Photographs of the house (above) and mill (below) taken in the early 1900s.

Martin Mill 1

The narrative laid out in this section attempted to explain how the stone ruins in the Preserve came to be named the John Martin House and Mill. The narrative goes something like this (although much of it is incorrect as will be explained later):

  • John Martin built a stone mill and house on Lower Howard’s Creek in the late 1780s (incorrect).
  • Ambrose Coffee’s deposition (incorrectly quoted) states that John Martin built a mill in the late 1780s, which must be the mill
                    represented by the 3 story stone ruins in the Preserve (incorrect).
  • Since he built the mill, John Martin must have built and lived in the old stone house, which is also located in the Preserve (incorrect).
  • John and Rachel Martin are buried in the cemetery near the old stone house (incorrect).
  • John Martin lived in the house until his death and was then buried beside his wife in the cemetery south of the house (incorrect).

This narrative was used on the site forms for the National Register nominations and resulted in the National Park Service listing these places as the “Martin-Holder Bush-Hampton Mill” (Ck-49) and the “Martin House” (Ck-50).4   The only authority cited for these names was Kathryn Owen. The following section will examine the evidence against each of the above claims regarding John Martin’s involvement in these historic structures. Upon further examination, we find each of the above claims completely refuted.

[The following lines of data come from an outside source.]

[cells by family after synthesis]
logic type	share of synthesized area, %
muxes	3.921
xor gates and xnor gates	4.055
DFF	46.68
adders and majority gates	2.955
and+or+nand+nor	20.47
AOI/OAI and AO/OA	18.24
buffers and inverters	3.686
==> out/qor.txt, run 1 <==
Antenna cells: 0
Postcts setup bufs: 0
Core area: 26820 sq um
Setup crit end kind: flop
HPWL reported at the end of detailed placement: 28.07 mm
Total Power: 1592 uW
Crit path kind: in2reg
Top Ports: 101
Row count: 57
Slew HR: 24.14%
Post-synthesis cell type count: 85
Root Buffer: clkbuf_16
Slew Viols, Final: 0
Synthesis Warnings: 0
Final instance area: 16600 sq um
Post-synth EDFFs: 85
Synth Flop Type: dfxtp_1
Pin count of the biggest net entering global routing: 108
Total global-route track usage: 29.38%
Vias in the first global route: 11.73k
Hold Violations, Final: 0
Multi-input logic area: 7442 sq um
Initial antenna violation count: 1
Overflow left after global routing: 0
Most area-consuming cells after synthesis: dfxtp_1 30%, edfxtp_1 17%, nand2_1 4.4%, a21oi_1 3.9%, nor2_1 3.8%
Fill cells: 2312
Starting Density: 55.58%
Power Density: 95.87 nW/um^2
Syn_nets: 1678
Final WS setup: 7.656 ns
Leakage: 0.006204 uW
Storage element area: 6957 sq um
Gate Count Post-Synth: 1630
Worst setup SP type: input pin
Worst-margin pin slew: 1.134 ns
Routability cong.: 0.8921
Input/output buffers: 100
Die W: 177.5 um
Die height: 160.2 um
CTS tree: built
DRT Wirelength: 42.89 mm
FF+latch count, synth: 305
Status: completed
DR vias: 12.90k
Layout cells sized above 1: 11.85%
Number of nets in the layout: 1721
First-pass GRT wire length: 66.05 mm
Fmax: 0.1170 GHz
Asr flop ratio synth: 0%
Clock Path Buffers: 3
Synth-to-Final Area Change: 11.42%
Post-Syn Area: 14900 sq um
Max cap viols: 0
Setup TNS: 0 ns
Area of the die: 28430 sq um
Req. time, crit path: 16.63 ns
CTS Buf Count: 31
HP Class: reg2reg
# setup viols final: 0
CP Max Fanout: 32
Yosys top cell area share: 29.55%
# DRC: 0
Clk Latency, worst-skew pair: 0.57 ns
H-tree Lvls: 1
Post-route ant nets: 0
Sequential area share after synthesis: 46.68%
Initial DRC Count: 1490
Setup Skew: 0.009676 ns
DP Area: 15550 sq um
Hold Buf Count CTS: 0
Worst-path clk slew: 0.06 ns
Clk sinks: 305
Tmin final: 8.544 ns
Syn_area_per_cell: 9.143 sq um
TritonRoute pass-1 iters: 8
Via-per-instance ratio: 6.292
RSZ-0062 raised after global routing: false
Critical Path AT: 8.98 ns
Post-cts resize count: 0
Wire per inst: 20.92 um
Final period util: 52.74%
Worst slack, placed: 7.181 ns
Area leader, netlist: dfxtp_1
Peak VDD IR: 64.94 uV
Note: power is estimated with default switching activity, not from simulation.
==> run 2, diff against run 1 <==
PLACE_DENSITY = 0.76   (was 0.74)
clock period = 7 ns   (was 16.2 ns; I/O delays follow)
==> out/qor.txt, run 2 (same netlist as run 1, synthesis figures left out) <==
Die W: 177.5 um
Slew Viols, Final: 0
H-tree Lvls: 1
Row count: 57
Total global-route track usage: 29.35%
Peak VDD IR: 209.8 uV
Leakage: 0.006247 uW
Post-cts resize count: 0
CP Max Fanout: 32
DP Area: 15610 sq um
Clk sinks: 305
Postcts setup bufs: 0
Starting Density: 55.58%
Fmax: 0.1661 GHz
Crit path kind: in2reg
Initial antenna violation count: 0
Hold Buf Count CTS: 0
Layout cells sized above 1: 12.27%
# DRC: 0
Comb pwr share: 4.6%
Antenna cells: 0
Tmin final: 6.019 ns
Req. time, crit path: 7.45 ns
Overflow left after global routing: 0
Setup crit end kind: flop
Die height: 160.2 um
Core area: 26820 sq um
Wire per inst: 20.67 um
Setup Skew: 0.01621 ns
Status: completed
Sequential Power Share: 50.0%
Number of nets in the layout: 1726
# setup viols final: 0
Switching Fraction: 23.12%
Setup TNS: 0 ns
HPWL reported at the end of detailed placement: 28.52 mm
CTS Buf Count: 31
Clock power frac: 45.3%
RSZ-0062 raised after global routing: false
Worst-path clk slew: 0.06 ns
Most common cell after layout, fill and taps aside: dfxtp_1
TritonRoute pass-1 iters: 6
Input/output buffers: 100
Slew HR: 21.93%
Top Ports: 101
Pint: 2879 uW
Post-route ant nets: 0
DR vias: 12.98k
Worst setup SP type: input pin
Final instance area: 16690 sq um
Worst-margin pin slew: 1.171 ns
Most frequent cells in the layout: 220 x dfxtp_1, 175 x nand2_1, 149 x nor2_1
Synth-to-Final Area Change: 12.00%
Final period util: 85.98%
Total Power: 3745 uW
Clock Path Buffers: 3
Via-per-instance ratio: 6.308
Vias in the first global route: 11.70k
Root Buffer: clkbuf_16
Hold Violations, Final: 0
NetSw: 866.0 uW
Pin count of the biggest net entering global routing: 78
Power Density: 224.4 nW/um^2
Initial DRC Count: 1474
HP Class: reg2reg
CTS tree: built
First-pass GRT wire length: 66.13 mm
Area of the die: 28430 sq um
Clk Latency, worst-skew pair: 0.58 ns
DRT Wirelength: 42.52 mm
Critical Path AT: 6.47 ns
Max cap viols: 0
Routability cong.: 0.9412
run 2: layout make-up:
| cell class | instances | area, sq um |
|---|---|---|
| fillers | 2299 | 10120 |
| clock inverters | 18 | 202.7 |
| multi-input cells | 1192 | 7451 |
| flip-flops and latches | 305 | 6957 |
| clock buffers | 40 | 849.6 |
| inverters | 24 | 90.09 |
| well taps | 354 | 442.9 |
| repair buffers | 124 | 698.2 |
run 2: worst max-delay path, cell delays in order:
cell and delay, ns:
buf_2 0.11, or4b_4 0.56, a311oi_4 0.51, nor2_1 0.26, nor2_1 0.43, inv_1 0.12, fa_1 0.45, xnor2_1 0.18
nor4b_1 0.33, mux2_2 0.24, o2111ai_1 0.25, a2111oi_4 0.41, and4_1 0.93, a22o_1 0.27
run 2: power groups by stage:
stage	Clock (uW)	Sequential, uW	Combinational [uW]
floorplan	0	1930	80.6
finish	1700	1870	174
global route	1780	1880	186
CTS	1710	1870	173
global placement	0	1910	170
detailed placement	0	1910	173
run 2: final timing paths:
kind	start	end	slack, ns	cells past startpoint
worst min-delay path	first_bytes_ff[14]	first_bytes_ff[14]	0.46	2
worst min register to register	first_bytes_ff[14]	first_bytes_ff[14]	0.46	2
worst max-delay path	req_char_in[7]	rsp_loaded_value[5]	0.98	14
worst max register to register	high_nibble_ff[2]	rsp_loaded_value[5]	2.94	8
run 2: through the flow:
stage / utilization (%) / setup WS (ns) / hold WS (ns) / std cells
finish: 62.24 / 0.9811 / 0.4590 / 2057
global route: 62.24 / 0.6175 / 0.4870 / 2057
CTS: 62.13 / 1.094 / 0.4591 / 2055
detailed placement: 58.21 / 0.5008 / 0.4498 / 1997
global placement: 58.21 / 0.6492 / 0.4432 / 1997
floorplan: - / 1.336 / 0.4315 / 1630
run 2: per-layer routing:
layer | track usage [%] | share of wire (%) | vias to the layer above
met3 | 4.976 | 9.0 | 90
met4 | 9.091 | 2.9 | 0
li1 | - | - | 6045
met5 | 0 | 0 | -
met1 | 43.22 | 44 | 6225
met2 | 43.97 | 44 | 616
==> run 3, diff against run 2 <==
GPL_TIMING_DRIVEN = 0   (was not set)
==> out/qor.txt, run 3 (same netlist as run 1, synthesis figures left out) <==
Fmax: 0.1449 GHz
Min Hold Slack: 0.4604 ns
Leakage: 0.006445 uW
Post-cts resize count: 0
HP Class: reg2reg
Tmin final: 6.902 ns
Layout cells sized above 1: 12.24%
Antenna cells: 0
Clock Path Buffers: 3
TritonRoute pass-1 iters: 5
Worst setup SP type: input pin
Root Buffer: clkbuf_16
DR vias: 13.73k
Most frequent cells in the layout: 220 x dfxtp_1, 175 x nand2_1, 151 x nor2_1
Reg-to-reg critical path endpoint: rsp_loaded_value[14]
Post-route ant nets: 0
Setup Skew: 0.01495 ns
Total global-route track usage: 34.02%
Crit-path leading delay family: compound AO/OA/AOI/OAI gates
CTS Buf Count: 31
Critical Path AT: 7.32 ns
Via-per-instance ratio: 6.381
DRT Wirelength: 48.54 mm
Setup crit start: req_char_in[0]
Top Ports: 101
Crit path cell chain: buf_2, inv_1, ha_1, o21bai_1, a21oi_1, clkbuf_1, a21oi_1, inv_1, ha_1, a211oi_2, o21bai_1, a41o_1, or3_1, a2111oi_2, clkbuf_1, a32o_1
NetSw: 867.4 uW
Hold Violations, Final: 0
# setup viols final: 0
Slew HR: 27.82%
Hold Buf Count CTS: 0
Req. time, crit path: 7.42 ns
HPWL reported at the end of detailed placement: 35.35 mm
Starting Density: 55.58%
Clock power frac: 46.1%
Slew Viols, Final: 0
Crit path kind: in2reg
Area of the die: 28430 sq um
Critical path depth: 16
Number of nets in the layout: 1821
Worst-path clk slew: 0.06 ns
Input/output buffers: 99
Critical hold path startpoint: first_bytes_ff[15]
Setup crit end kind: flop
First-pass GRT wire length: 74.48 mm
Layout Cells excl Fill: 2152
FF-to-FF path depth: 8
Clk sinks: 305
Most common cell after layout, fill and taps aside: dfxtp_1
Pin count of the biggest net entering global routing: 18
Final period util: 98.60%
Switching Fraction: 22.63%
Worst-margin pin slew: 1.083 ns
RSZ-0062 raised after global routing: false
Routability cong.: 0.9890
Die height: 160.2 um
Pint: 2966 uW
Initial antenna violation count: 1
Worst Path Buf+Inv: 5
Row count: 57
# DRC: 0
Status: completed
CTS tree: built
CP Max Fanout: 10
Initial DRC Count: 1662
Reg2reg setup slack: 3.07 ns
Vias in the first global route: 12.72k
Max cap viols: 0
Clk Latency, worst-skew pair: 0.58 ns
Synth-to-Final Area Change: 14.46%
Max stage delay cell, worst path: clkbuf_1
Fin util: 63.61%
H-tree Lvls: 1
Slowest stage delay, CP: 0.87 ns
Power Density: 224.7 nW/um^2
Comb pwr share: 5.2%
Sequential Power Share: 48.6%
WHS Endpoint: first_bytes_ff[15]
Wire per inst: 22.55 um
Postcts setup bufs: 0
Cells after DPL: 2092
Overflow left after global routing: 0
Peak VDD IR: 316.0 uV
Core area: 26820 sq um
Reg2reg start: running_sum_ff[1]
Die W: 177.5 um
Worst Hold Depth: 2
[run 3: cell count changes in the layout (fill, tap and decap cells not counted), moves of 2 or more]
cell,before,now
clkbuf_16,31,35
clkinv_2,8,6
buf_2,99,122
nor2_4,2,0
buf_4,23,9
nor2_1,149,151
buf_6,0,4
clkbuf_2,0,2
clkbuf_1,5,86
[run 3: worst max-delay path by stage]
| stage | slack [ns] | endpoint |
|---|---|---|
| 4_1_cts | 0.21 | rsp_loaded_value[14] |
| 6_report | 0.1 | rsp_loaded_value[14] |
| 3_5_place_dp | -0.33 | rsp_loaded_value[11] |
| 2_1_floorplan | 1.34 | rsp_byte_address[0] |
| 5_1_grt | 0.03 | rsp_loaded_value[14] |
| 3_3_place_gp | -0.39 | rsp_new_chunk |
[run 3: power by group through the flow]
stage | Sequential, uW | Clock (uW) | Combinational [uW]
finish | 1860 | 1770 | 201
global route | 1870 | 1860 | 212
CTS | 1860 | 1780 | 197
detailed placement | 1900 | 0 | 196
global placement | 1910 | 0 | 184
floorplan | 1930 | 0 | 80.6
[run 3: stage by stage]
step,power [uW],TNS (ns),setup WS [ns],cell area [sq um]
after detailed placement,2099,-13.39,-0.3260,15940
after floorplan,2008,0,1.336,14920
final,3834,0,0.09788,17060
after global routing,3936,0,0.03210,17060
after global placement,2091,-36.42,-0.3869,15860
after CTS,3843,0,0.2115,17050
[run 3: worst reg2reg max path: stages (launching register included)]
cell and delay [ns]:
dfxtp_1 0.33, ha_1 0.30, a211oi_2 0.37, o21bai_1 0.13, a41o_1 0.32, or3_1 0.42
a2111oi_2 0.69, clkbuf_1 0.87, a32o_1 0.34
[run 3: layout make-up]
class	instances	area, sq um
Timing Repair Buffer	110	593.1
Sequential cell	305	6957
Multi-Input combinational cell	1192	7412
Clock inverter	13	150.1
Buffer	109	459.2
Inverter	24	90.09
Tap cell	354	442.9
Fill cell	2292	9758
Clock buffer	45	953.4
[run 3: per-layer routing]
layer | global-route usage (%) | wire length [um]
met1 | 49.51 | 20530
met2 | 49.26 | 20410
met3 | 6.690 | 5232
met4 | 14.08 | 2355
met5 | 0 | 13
`src/rtl/letter_ngram_histogram_top_defines.svh`:
```
// Assertion macros used by the letter n-gram histogram RTL.
`ifndef LETTER_NGRAM_HISTOGRAM_TOP_DEFINES_SVH
`define LETTER_NGRAM_HISTOGRAM_TOP_DEFINES_SVH

// Checks that cons holds in the same cycle whenever ante holds, outside reset.
`define LNH_ASSERT_NOW(label, ante, cons) \
	label: assert property (@(posedge clk) disable iff (!arst_n) (ante) |-> (cons)) \
		else $error("letter n-gram histogram check failed");

// Checks that cons holds in the cycle after ante holds, outside reset.
`define LNH_ASSERT_NEXT(label, ante, cons) \
	label: assert property (@(posedge clk) disable iff (!arst_n) (ante) |=> (cons)) \
		else $error("letter n-gram histogram check failed");

`endif

```
`src/rtl/lnh_ram.sv`:
```
// Generic single-port-write, single-port-read RAM with a registered, read-first output.
module lnh_ram #(
	parameter int WIDTH = 32,
	parameter int DEPTH = 64,
	parameter int AW    = $clog2(DEPTH)
) (
	input  logic             clk,
	input  logic             we,
	input  logic [AW-1:0]    waddr,
	input  logic [WIDTH-1:0] wdata,
	input  logic [AW-1:0]    raddr,
	output logic [WIDTH-1:0] rdata
);

	logic [WIDTH-1:0] mem [DEPTH];

	always_ff @(posedge clk) begin
		if (we) begin
			mem[waddr] <= wdata;
		end
		rdata <= mem[raddr];
	end

endmodule

```
[config.mk]
export PLATFORM = sky130hd
export DESIGN_NAME = pulse_rate_meter
export DESIGN_NICKNAME = d
export VERILOG_FILES = /design/src/rtl/prm_pkg.sv /design/src/rtl/prm_divider.sv /design/src/rtl/pulse_rate_meter.sv
export SDC_FILE = /design/constraint.sdc
export NUM_CORES = 1
export LEC_CHECK = 0
export ABC_AREA = 1
export BUFFER_PORTS_ARGS = -buffer_cell sky130_fd_sc_hd__buf_2
export CAP_MARGIN = 10
export CORE_ASPECT_RATIO = 0.6
export CORE_MARGIN = 2
export CORE_UTILIZATION = 35
export DETAILED_ROUTE_END_ITERATION = 10
export PLACE_DENSITY_LB_ADDON = 0.08
export SETUP_SLACK_MARGIN = 0.05
export SYNTH_ARGS = -nofsm -noshare
export SYNTH_HDL_FRONTEND = slang
export SYNTH_SLANG_ARGS = --single-unit
[constraint.sdc]
create_clock -name clock -period 11.5 [get_ports clock]
set_input_delay 0.575 -clock clock [delete_from_list [all_inputs] [get_ports clock]]
set_output_delay 0.575 -clock clock [all_outputs]
set_load 0.1 [all_outputs]
--- config.mk ---
export PLATFORM = sky130hd
export DESIGN_NAME = dlf_ctrl
export DESIGN_NICKNAME = d
export VERILOG_FILES = /design/src/dlf_pkg.sv /design/src/dlf_ctrl.sv
export VERILOG_INCLUDE_DIRS = /design/src /design/src/src
export SDC_FILE = /design/constraint.sdc
export NUM_CORES = 1
export LEC_CHECK = 0
export BUFFER_PORTS_ARGS = -buffer_cell sky130_fd_sc_hd__buf_2
export CORE_MARGIN = 4
export CORE_UTILIZATION = 40
export DETAILED_ROUTE_END_ITERATION = 10
export SETUP_SLACK_MARGIN = 0.02
export SYNTH_ARGS = -nofsm -noshare
export SYNTH_HDL_FRONTEND = slang
export SYNTH_SLANG_ARGS = --single-unit
--- constraint.sdc ---
create_clock -name clk -period 5.63 [get_ports clk]
set_input_delay 1.689 -clock clk [delete_from_list [all_inputs] [get_ports clk]]
set_output_delay 1.689 -clock clk [all_outputs]
set_load 0.02 [all_outputs]
**config.mk**
```make
export PLATFORM = sky130hd
export DESIGN_NAME = gestalt_string_similarity
export DESIGN_NICKNAME = d
export VERILOG_FILES = /design/src/design/gss_pkg.sv /design/src/design/gss_divider.sv /design/src/design/gestalt_string_similarity.sv
export VERILOG_INCLUDE_DIRS = /design/src /design/src/design
export SDC_FILE = /design/constraint.sdc
export NUM_CORES = 2
export LEC_CHECK = 0
export BUFFER_PORTS_ARGS = -buffer_cell sky130_fd_sc_hd__buf_2
export CELL_PAD_IN_SITES_DETAIL_PLACEMENT = 0
export CELL_PAD_IN_SITES_GLOBAL_PLACEMENT = 1
export CORE_MARGIN = 1
export CORE_UTILIZATION = 50
export CTS_CLUSTER_DIAMETER = 50
export CTS_CLUSTER_SIZE = 14
export DETAILED_ROUTE_END_ITERATION = 8
export PLACE_DENSITY = 0.76
export SLEW_MARGIN = 10
export SYNTH_ARGS = -nofsm -noshare
export SYNTH_HDL_FRONTEND = slang
export SYNTH_SLANG_ARGS = --single-unit
```
**constraint.sdc**
```tcl
create_clock -name clock -period 10.39 [get_ports clock]
set_clock_uncertainty 0.05 [all_clocks]
set_input_delay 1.039 -clock clock [delete_from_list [all_inputs] [get_ports clock]]
set_output_delay 1.039 -clock clock [all_outputs]
set_load 0.02 [all_outputs]
```
**config.mk**
```make
export PLATFORM = sky130hd
export DESIGN_NAME = sha256_stream_hasher
export DESIGN_NICKNAME = d
export VERILOG_FILES = /design/src/design/sha_pkg.sv /design/src/design/sha256_stream_hasher.sv
export SDC_FILE = /design/constraint.sdc
export NUM_CORES = 2
export LEC_CHECK = 0
export BUFFER_PORTS_ARGS = -buffer_cell sky130_fd_sc_hd__clkbuf_2
export CORE_MARGIN = 4
export CORE_UTILIZATION = 58
export CTS_CLUSTER_SIZE = 28
export DETAILED_ROUTE_END_ITERATION = 16
export GPL_ROUTABILITY_DRIVEN = 0
export PLACE_DENSITY = 0.7
export SYNTH_ARGS = -nofsm -noshare
export SYNTH_HDL_FRONTEND = slang
export SYNTH_SLANG_ARGS = --single-unit
export TNS_END_PERCENT = 1
```
**constraint.sdc**
```tcl
create_clock -name i_clk -period 12.1 [get_ports i_clk]
set_input_delay 0 -clock i_clk [delete_from_list [all_inputs] [get_ports i_clk]]
set_output_delay 0 -clock i_clk [all_outputs]
set_load 0.005 [all_outputs]
```
===== src/rtl/core/rrw_isqrt.sv =====
`timescale 1ns / 1ps

// Integer square root, one result bit per stage, with a sideband carried alongside.
module rrw_isqrt #(
  parameter int NW  = 64,
  parameter int SBW = 8
) (
  input  logic              clk,
  input  logic              en,
  input  logic [NW-1:0]     rad_in,
  input  logic [SBW-1:0]    sb_in,
  output logic [NW/2-1:0]   root_out,
  output logic [SBW-1:0]    sb_out
);
  localparam int RTW  = NW / 2;
  localparam int REMW = RTW + 3;

  logic [NW-1:0]   rad_r  [RTW-1];
  logic [REMW-1:0] rem_r  [RTW-1];
  logic [RTW-1:0]  root_r [RTW];
  logic [SBW-1:0]  sb_r   [RTW];

  logic [NW-1:0]   rad_p  [RTW];
  logic [REMW-1:0] rem_p  [RTW];
  logic [RTW-1:0]  root_p [RTW];
  logic [SBW-1:0]  sb_p   [RTW];

  for (genvar k = 0; k < RTW; k++) begin : g_stage
    logic [REMW-1:0] rem_sh;
    logic [REMW-1:0] trial;
    logic            take;

    if (k == 0) begin : g_first
      assign rad_p[k]  = rad_in;
      assign rem_p[k]  = '0;
      assign root_p[k] = '0;
      assign sb_p[k]   = sb_in;
    end else begin : g_next
      assign rad_p[k]  = rad_r[k-1];
      assign rem_p[k]  = rem_r[k-1];
      assign root_p[k] = root_r[k-1];
      assign sb_p[k]   = sb_r[k-1];
    end

    assign rem_sh = {rem_p[k][REMW-3:0], rad_p[k][NW-1-2*k -: 2]};
    assign trial  = {1'b0, root_p[k], 2'b01};
    assign take   = (rem_sh >= trial);

    always_ff @(posedge clk) begin
      if (en) begin
        root_r[k] <= {root_p[k][RTW-2:0], take};
        sb_r[k]   <= sb_p[k];
      end
    end

    if (k < RTW - 1) begin : g_carry
      always_ff @(posedge clk) begin
        if (en) begin
          rad_r[k] <= rad_p[k];
          rem_r[k] <= take ? (rem_sh - trial) : rem_sh;
        end
      end
    end
  end

  assign root_out = root_r[RTW-1];
  assign sb_out   = sb_r[RTW-1];

endmodule


===== config.mk =====
export PLATFORM = sky130hd
export DESIGN_NAME = rrw_isqrt
export DESIGN_NICKNAME = d
export VERILOG_FILES = /design/src/rtl/core/rrw_isqrt.sv
export SDC_FILE = /design/constraint.sdc
export NUM_CORES = 2
export LEC_CHECK = 0
export BUFFER_PORTS_ARGS = -buffer_cell sky130_fd_sc_hd__buf_2
export CAP_MARGIN = 20
export CORE_MARGIN = 10
export CORE_UTILIZATION = 35
export DETAILED_ROUTE_END_ITERATION = 12
export HOLD_SLACK_MARGIN = 0.12
export PLACE_DENSITY_LB_ADDON = 0.05
export SYNTH_ARGS = -nofsm -noshare
export SYNTH_HDL_FRONTEND = slang
export SYNTH_MEMORY_MAX_BITS = 65536
export SYNTH_SLANG_ARGS = --single-unit
export TNS_END_PERCENT = 30

===== constraint.sdc =====
create_clock -name clk -period 10.74 [get_ports clk]
set_clock_uncertainty 0.15 [all_clocks]
set_input_delay 3.222 -clock clk [delete_from_list [all_inputs] [get_ports clk]]
set_output_delay 3.222 -clock clk [all_outputs]
set_load 0.01 [all_outputs]

# Word-level counts from Yosys, hierarchy flattened
# Memory sizes are Yosys's and may differ from the RTL's.
# Index checks and enable logic that the tools add are counted.
dict set report totals {
  in_bits 74
  n_memories 4
  elab_cells 100
  reg_bits 0
  output_inout_bits 40
  mem_bits_rw 4349
}
# name words width read_ports rd_ports_with_merged_regs wr line_no
set memory_table {}
lappend memory_table {rad_r 31 64 31 0 31 18} ;# logic [NW-1:0] rad_r [RTW-1];
lappend memory_table {rem_r 31 35 31 0 31 19} ;# logic [REMW-1:0] rem_r [RTW-1];
lappend memory_table {root_r 32 32 32 0 32 20} ;# logic [RTW-1:0] root_r [RTW];
lappend memory_table {sb_r 32 8 32 0 32 21} ;# logic [SBW-1:0] sb_r [RTW];
dict set report classes {
  mux 33
  n_addsub 31
  order_cmp 32
}
# cell count
set ops {}
lappend ops {{>= comparator 35 x 34 -> 1 bit} 31}
lappend ops {{two-way mux 35 bit} 31}
lappend ops {{subtractor 35 x 34 -> 35 bit} 30}
lappend ops {{subtractor 2 x 1 -> 3 bit, second input constant} 1}
lappend ops {{>= comparator 2 x 1 -> 1 bit, second input constant} 1}
lappend ops {{two-way mux 1 bit} 2}

# Depth between registers and ports, before layout
# An unclocked memory read counts as a cell.
dict set report logic_depth {
  ltp_word 3
  ltp_mapped 15
  ltp_nobuf 13
}

# Least setup slack after synthesis
# OpenSTA, ideal clock, no wires.
dict set report synth_timing {
  path_type {in2reg}
  from {in rad_in[62]}
  to {mem root_r[0][0] (netlist name), data pin}
  setup_ns 0.262
  required_time_ns 10.328
  slack_ns 6.841
  arrival_ns 3.486
  stages 1
  path_buffers 0
  cell_sequence {or2_2}
}
# element line_no
set synth_lines {}
lappend synth_lines {{from (decl)} 10} ;# input logic [NW-1:0] rad_in,
lappend synth_lines {{to (decl)} 20}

Critical Review of the Evidence
John and Rachel Martin came to Clark County carrying letters of dismission from their Baptist church in Fluvanna County, Virginia. On July 14, 1787, they were accepted as members of the Howard’s Creek (Providence) Baptist Church. They probably had arrived in the neighborhood a short time before. John and Rachel settled on Lower Howard’s Creek on property purchased from William Bush.5

According to the conventional telling of the story, John Martin first built a log cabin for his family, then went to work erecting a 3 story stone flour mill. After the mill was completed, he supposedly put up a stone house, attaching it to the west side of the cabin. Is any of this story true?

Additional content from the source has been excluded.